Besucherzahlen gestiegen
So wie überhaupt die Besucherzahlen in der Raritätengärtnerei im Corona-Jahr gestiegen sind. Zwar fielen alle Pflanzenmessen aus, dafür entwickelte sich der Hofverkauf nach oben. So kamen gerade in der Ferienzeit mehr Menschen, die sonst wohl weggefahren wären. In der Gärtnerei selber geht derweil alles seinen normalen Gang. "Für uns sind die Tage kaum anders", betonen die Gärtner. Der Sicherheitsabstand ist gegeben, weil jeder seine Aufgabenbereiche hat und die Arbeit überwiegend im Freien stattfindet.
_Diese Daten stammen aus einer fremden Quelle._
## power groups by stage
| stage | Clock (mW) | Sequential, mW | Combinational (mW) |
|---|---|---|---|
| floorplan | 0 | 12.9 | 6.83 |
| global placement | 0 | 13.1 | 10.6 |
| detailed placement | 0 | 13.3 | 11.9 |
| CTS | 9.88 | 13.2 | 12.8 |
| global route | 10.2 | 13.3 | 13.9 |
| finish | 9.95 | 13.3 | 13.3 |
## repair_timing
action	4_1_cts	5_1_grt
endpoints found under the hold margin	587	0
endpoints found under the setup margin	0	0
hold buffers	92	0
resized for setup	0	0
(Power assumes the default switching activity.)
[src/rtl/if_fetch_unit_pkg.sv]
// Shared pipeline definitions for the instruction-fetch stage.
package if_fetch_unit_pkg;

   localparam int unsigned XLEN = 32;
   localparam int unsigned PKT_W = 2 * XLEN;

   localparam logic [XLEN-1:0] RESET_PC_DEFAULT = 32'h0000_0000;

   localparam logic [1:0] ST_BOOT      = 2'd0;
   localparam logic [1:0] ST_FETCH     = 2'd1;
   localparam logic [1:0] ST_WAIT_SLOT = 2'd2;
   localparam logic [1:0] ST_DRAIN     = 2'd3;

   // Fetched instruction: address-plus-4 and the instruction word.
   typedef struct packed {
      logic [XLEN-1:0] pc;
      logic [XLEN-1:0] instr;
   } fetch_pkt_t;

endpackage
Während vieles inzwischen schon geerntet ist, lässt sich der Ingwer noch etwas Zeit. Die Knollen wachsen bis Ende Oktober. Wobei sich schon jetzt eine gute Ernte abzeichnet. Inzwischen hat es die Fränkin mitunter sogar besser als ihre exotischen Verwandten: Sie darf, so betont Veit Plietz, langsamer wachsen als in den Tropen, wird nur organisch gedüngt und wächst zudem in Mischkultur mit Bohnen und Schlangengurken. "So wird das Aroma intensiver", weiß der Spezialist. Das zahlt sich aus: "Die Nachfrage nach regionalem Ingwer ist riesig", freuen sich die Gärtner, dass ihre Experimentierfreude Anklang findet.
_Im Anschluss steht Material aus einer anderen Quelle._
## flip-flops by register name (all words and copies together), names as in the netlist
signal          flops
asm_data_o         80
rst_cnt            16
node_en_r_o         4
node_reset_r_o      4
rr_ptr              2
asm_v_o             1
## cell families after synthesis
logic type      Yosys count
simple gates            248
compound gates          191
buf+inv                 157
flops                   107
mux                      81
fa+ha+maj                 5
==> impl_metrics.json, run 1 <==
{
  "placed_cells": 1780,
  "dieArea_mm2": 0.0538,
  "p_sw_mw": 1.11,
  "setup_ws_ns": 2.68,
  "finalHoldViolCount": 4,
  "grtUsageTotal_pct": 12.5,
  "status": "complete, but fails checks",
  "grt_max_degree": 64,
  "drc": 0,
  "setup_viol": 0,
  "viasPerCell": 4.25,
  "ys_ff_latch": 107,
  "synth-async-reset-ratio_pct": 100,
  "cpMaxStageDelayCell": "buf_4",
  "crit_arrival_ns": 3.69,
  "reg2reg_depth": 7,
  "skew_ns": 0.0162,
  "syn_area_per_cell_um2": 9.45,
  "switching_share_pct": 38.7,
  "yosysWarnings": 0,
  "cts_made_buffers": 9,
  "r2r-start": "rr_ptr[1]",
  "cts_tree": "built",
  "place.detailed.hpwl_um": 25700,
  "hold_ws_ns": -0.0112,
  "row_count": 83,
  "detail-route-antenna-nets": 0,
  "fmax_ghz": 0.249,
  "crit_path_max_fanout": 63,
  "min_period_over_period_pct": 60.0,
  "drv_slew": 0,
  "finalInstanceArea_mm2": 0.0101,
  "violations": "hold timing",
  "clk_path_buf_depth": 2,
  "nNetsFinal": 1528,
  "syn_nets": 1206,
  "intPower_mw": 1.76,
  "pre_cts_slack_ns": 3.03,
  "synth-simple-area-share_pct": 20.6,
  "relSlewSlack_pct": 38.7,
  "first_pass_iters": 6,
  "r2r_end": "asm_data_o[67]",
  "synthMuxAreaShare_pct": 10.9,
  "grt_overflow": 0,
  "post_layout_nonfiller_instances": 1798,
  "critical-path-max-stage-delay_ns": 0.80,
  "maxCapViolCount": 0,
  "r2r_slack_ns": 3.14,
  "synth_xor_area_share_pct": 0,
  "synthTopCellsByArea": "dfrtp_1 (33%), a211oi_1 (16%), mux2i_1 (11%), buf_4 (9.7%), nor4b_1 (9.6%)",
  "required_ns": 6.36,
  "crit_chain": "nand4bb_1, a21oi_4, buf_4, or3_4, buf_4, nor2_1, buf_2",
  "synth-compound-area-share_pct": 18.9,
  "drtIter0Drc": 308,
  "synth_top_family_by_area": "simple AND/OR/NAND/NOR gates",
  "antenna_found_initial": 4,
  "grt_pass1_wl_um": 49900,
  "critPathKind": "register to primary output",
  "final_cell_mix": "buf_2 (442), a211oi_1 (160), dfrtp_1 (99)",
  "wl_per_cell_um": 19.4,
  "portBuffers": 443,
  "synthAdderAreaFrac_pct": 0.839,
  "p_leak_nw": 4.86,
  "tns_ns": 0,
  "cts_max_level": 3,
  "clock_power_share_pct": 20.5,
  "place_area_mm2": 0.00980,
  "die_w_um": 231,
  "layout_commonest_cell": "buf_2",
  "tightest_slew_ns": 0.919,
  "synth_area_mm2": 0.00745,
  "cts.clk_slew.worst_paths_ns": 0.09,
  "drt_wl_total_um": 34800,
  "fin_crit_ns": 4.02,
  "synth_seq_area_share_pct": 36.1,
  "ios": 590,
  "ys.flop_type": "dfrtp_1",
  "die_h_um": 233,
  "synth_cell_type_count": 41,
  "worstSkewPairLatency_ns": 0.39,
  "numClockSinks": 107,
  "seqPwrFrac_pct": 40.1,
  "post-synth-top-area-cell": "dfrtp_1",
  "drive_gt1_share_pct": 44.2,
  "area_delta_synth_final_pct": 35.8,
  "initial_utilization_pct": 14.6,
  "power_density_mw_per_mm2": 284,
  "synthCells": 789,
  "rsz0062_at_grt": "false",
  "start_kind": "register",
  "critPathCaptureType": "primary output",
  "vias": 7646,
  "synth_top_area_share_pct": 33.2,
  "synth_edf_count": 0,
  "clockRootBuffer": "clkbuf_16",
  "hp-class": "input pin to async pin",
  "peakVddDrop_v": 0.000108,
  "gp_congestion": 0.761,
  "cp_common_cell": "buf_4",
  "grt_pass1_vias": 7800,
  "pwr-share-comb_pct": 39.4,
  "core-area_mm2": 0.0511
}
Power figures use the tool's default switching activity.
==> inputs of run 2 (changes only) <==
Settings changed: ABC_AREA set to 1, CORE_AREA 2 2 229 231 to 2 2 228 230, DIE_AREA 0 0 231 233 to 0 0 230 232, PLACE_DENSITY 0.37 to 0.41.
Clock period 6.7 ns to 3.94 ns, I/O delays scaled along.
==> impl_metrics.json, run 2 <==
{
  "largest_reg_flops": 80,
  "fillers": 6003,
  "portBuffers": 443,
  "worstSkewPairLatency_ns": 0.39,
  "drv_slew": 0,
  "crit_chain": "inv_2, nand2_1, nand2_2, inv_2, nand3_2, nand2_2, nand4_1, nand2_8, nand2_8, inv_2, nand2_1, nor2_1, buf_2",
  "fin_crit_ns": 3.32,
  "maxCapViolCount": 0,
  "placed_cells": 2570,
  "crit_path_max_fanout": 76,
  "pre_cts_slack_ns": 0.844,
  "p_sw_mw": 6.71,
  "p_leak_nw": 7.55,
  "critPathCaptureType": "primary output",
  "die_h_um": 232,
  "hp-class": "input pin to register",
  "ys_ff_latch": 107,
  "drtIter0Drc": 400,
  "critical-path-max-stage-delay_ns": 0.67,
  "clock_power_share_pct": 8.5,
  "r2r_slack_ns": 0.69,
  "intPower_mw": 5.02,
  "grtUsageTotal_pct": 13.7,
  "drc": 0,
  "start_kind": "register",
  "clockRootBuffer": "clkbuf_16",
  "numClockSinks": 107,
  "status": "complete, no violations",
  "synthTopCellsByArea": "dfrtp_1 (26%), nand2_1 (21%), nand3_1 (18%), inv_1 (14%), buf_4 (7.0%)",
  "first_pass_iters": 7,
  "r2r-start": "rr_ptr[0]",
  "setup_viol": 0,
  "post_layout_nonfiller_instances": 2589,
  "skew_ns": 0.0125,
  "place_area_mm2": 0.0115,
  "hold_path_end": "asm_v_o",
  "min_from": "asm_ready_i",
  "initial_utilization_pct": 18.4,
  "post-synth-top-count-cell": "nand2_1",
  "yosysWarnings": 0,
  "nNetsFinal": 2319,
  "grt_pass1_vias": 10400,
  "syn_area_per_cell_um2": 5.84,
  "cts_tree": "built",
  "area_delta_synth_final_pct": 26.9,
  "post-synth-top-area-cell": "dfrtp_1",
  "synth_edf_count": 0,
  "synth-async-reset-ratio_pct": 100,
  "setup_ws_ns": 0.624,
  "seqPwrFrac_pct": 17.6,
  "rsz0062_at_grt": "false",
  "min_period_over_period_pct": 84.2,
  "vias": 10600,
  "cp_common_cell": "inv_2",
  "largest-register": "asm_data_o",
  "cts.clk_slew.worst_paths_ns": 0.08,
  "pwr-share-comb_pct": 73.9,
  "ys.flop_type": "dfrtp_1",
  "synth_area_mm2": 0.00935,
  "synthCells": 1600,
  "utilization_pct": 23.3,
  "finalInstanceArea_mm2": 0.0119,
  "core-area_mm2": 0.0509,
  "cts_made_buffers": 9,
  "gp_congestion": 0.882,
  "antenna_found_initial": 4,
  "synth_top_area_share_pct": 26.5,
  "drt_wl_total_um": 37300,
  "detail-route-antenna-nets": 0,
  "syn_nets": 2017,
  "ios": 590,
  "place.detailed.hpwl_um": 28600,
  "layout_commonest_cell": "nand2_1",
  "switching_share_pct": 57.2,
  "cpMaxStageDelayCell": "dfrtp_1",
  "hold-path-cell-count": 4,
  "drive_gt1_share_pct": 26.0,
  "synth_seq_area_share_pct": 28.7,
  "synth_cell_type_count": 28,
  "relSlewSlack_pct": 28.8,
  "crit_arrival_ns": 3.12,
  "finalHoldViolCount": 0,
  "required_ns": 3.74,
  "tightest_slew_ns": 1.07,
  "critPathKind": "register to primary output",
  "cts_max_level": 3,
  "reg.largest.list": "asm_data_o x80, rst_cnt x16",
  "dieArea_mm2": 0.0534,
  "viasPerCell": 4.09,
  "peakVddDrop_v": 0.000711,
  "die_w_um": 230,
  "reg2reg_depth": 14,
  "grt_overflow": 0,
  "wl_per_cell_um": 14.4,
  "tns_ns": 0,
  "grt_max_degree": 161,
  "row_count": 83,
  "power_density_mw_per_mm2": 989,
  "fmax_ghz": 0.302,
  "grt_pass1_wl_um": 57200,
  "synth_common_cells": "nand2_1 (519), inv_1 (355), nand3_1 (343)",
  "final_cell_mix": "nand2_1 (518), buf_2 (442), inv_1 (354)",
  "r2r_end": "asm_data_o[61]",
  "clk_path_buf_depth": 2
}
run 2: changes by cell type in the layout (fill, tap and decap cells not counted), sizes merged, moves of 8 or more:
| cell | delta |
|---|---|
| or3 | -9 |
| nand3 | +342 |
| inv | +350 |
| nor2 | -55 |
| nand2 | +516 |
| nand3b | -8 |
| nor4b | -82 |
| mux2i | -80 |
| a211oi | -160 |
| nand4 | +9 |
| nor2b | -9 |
Die Erfahrung jedenfalls lässt positiv in die Ingwer-Zukunft schauen: "Ingwer wächst besonders im Maintal unproblematischer als angenommen." Lediglich die Jungpflanzenanzucht, die bereits Anfang Februar startet, ist langwierig. Die Pflanzen dürfen aufgrund des hohen Wärmebedarfes – die Bodentemperatur darf nicht unter 13 Grad sein – nicht zu früh ausgepflanzt werden. "Sonst", so die Gärtner, "ist der Anbau unproblematisch." Oder anders gesagt: Ingwer ist in Schwarzach angekommen.